(MATERIAL FOR THIS TASK Opens)

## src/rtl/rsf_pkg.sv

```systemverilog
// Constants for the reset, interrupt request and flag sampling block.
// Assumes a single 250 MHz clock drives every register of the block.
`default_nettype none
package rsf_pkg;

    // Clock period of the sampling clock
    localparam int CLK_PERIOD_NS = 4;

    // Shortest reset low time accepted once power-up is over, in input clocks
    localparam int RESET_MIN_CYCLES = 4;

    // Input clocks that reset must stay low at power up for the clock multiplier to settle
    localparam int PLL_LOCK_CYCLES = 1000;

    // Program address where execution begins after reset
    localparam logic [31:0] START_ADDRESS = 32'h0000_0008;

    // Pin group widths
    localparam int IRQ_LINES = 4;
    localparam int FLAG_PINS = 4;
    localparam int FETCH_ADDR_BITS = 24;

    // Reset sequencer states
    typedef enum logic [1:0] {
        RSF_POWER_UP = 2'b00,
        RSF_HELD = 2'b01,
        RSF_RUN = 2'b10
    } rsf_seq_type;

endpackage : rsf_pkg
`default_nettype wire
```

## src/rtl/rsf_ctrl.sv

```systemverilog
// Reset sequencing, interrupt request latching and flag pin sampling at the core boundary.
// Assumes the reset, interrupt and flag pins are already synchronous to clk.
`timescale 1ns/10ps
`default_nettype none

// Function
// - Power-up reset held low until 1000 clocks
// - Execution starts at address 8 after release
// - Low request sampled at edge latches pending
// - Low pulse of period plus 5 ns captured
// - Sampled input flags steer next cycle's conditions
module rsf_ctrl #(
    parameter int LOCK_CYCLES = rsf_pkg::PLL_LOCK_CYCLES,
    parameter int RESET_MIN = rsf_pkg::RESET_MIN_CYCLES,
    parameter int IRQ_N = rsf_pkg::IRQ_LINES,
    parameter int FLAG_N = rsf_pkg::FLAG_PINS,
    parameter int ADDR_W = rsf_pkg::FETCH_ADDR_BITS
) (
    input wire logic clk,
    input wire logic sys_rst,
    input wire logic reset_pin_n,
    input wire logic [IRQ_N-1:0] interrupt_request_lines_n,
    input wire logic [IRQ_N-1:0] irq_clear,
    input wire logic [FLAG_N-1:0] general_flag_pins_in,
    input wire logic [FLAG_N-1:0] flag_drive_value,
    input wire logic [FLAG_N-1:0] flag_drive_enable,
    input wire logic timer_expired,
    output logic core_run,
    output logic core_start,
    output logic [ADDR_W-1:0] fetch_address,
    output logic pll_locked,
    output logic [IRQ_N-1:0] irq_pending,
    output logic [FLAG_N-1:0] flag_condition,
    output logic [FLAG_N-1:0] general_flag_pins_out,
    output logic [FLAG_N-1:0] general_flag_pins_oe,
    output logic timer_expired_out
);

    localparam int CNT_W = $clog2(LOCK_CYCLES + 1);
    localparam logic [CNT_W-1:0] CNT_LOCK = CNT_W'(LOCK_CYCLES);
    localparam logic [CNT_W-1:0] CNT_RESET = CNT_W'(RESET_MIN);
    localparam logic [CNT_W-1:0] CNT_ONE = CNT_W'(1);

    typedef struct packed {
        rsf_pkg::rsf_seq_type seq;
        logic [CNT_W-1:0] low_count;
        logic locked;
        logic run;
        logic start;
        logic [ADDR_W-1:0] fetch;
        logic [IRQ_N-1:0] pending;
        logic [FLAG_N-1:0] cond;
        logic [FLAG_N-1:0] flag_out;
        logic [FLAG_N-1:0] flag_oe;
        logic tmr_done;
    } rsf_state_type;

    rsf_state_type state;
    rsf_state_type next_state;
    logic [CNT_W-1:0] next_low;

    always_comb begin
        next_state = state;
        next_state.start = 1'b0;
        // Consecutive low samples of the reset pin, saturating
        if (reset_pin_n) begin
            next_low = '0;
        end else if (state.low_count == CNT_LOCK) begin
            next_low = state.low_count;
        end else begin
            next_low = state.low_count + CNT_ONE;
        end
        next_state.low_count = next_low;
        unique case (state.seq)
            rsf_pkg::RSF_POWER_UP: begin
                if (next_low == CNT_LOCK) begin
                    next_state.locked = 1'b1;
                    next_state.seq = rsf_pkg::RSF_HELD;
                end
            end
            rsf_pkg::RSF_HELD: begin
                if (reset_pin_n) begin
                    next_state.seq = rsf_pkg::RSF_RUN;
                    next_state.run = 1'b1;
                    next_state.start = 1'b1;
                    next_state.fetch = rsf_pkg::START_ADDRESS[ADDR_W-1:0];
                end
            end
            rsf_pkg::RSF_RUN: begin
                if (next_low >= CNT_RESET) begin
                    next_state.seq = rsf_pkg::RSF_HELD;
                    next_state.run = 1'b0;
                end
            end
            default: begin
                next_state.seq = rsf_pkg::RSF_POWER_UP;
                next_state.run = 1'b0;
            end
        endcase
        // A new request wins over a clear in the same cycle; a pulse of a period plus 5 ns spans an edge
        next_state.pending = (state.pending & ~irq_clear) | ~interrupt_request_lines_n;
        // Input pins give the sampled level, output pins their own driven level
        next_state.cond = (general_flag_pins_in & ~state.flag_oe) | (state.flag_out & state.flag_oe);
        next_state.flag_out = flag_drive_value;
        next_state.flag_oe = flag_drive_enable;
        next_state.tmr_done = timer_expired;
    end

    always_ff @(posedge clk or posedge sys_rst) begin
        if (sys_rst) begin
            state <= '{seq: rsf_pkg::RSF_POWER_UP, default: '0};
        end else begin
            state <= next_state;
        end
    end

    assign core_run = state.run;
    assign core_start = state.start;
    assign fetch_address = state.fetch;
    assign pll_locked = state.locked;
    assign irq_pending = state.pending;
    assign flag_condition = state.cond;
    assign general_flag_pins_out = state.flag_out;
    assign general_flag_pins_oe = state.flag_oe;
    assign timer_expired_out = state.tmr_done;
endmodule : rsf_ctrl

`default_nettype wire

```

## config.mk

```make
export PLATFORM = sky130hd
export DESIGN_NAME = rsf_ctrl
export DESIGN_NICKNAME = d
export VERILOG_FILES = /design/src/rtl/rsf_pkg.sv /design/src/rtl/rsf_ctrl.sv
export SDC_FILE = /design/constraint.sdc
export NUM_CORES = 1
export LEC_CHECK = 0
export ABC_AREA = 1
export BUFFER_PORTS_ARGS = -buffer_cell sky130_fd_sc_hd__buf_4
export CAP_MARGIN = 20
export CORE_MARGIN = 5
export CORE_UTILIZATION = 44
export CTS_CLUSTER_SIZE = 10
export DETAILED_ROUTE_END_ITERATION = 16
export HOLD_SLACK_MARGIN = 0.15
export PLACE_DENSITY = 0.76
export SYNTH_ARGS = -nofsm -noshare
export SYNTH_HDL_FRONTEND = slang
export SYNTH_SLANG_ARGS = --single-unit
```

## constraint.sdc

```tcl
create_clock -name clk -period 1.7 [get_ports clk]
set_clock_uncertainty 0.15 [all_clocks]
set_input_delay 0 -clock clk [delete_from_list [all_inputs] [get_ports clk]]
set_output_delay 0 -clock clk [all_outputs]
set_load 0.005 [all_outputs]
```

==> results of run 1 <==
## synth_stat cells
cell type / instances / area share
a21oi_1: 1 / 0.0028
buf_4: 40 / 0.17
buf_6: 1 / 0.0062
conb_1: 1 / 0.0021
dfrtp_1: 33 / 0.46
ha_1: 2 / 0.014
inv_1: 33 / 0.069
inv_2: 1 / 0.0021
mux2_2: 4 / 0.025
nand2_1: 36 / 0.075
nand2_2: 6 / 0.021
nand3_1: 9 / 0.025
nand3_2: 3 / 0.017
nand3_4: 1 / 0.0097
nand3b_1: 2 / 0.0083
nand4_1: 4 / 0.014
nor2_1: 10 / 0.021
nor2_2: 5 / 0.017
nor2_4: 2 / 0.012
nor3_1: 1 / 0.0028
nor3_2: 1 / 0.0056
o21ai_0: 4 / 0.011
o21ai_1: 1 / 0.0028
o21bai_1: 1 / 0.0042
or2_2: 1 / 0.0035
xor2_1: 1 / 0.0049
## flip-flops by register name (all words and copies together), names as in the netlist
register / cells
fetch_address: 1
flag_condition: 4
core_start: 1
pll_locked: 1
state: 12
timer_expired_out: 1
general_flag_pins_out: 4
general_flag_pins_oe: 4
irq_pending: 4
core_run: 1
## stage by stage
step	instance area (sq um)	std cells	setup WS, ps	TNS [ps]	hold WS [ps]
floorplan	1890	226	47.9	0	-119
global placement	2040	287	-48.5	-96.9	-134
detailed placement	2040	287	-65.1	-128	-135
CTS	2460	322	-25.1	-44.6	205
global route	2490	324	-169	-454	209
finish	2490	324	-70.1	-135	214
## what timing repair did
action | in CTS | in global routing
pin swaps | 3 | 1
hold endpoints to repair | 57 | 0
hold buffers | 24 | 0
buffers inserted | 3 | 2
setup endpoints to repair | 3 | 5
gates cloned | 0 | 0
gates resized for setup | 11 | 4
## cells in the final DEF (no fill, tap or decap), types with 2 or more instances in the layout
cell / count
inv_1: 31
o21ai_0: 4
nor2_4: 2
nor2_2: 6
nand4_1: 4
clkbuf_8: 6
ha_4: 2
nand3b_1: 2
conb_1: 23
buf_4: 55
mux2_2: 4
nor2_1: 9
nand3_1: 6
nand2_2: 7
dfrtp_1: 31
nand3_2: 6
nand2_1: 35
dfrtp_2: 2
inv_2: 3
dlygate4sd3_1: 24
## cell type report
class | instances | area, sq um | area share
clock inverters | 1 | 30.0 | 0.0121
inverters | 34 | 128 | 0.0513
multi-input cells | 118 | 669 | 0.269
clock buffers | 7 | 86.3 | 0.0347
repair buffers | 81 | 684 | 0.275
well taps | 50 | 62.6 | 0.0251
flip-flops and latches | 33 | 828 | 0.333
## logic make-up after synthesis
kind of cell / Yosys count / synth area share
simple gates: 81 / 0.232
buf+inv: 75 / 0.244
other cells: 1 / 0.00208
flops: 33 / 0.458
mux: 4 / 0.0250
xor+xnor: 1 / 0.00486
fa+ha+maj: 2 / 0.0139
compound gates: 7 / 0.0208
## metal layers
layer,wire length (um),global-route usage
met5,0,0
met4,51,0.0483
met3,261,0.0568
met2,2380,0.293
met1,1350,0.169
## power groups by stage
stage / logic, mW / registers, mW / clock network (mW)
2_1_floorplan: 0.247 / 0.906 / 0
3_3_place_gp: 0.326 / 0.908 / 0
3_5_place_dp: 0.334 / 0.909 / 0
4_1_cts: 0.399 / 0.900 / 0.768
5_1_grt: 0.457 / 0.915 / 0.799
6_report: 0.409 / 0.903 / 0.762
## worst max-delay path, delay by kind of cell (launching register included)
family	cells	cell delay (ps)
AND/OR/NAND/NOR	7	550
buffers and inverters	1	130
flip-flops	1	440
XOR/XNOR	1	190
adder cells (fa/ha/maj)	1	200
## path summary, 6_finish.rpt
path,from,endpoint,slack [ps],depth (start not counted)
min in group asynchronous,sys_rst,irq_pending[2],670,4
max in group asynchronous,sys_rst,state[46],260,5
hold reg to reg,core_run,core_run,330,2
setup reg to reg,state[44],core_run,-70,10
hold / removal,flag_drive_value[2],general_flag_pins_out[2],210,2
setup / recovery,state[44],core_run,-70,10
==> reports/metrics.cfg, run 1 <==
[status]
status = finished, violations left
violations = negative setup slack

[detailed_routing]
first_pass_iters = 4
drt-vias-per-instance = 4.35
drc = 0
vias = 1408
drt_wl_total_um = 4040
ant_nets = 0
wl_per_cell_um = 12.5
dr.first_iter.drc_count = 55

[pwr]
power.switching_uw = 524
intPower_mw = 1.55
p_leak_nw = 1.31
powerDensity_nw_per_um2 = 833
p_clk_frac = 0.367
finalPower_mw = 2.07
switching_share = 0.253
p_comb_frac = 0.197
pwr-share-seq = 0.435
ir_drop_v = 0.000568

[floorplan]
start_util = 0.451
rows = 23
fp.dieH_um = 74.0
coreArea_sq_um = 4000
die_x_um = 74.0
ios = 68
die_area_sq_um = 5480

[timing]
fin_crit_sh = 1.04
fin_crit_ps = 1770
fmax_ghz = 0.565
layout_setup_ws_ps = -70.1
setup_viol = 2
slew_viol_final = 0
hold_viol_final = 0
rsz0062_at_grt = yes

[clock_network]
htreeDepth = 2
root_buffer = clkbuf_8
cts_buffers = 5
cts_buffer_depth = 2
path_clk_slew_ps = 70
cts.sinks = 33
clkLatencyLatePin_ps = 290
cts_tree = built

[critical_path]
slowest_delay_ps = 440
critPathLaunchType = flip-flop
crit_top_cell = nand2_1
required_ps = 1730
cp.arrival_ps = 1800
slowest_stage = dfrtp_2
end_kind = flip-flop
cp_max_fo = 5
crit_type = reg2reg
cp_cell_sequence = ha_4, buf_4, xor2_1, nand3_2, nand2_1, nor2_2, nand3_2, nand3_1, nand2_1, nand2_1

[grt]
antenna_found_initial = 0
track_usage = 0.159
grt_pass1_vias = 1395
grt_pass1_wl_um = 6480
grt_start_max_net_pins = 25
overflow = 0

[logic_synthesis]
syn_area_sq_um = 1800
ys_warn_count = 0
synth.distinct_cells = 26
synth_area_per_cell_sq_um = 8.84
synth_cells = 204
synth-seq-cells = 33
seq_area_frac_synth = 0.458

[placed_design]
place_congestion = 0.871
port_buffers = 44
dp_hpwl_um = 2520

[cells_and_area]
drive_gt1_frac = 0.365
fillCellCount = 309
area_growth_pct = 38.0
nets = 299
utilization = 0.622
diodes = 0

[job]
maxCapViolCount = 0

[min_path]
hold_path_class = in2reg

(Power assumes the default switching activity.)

(MATERIAL FOR THIS TASK Closes)

▶ BRIEF
Take the listing above and repeat exactly the lines from the one containing "clkbuf_8: 6" through the one containing "multi-input cells | 118 | 669 | 0.269", both included.

▶ WRITTEN REPLY
clkbuf_8: 6
ha_4: 2
nand3b_1: 2
conb_1: 23
buf_4: 55
mux2_2: 4
nor2_1: 9
nand3_1: 6
nand2_2: 7
dfrtp_1: 31
nand3_2: 6
nand2_1: 35
dfrtp_2: 2
inv_2: 3
dlygate4sd3_1: 24
## cell type report
class | instances | area, sq um | area share
clock inverters | 1 | 30.0 | 0.0121
inverters | 34 | 128 | 0.0513
multi-input cells | 118 | 669 | 0.269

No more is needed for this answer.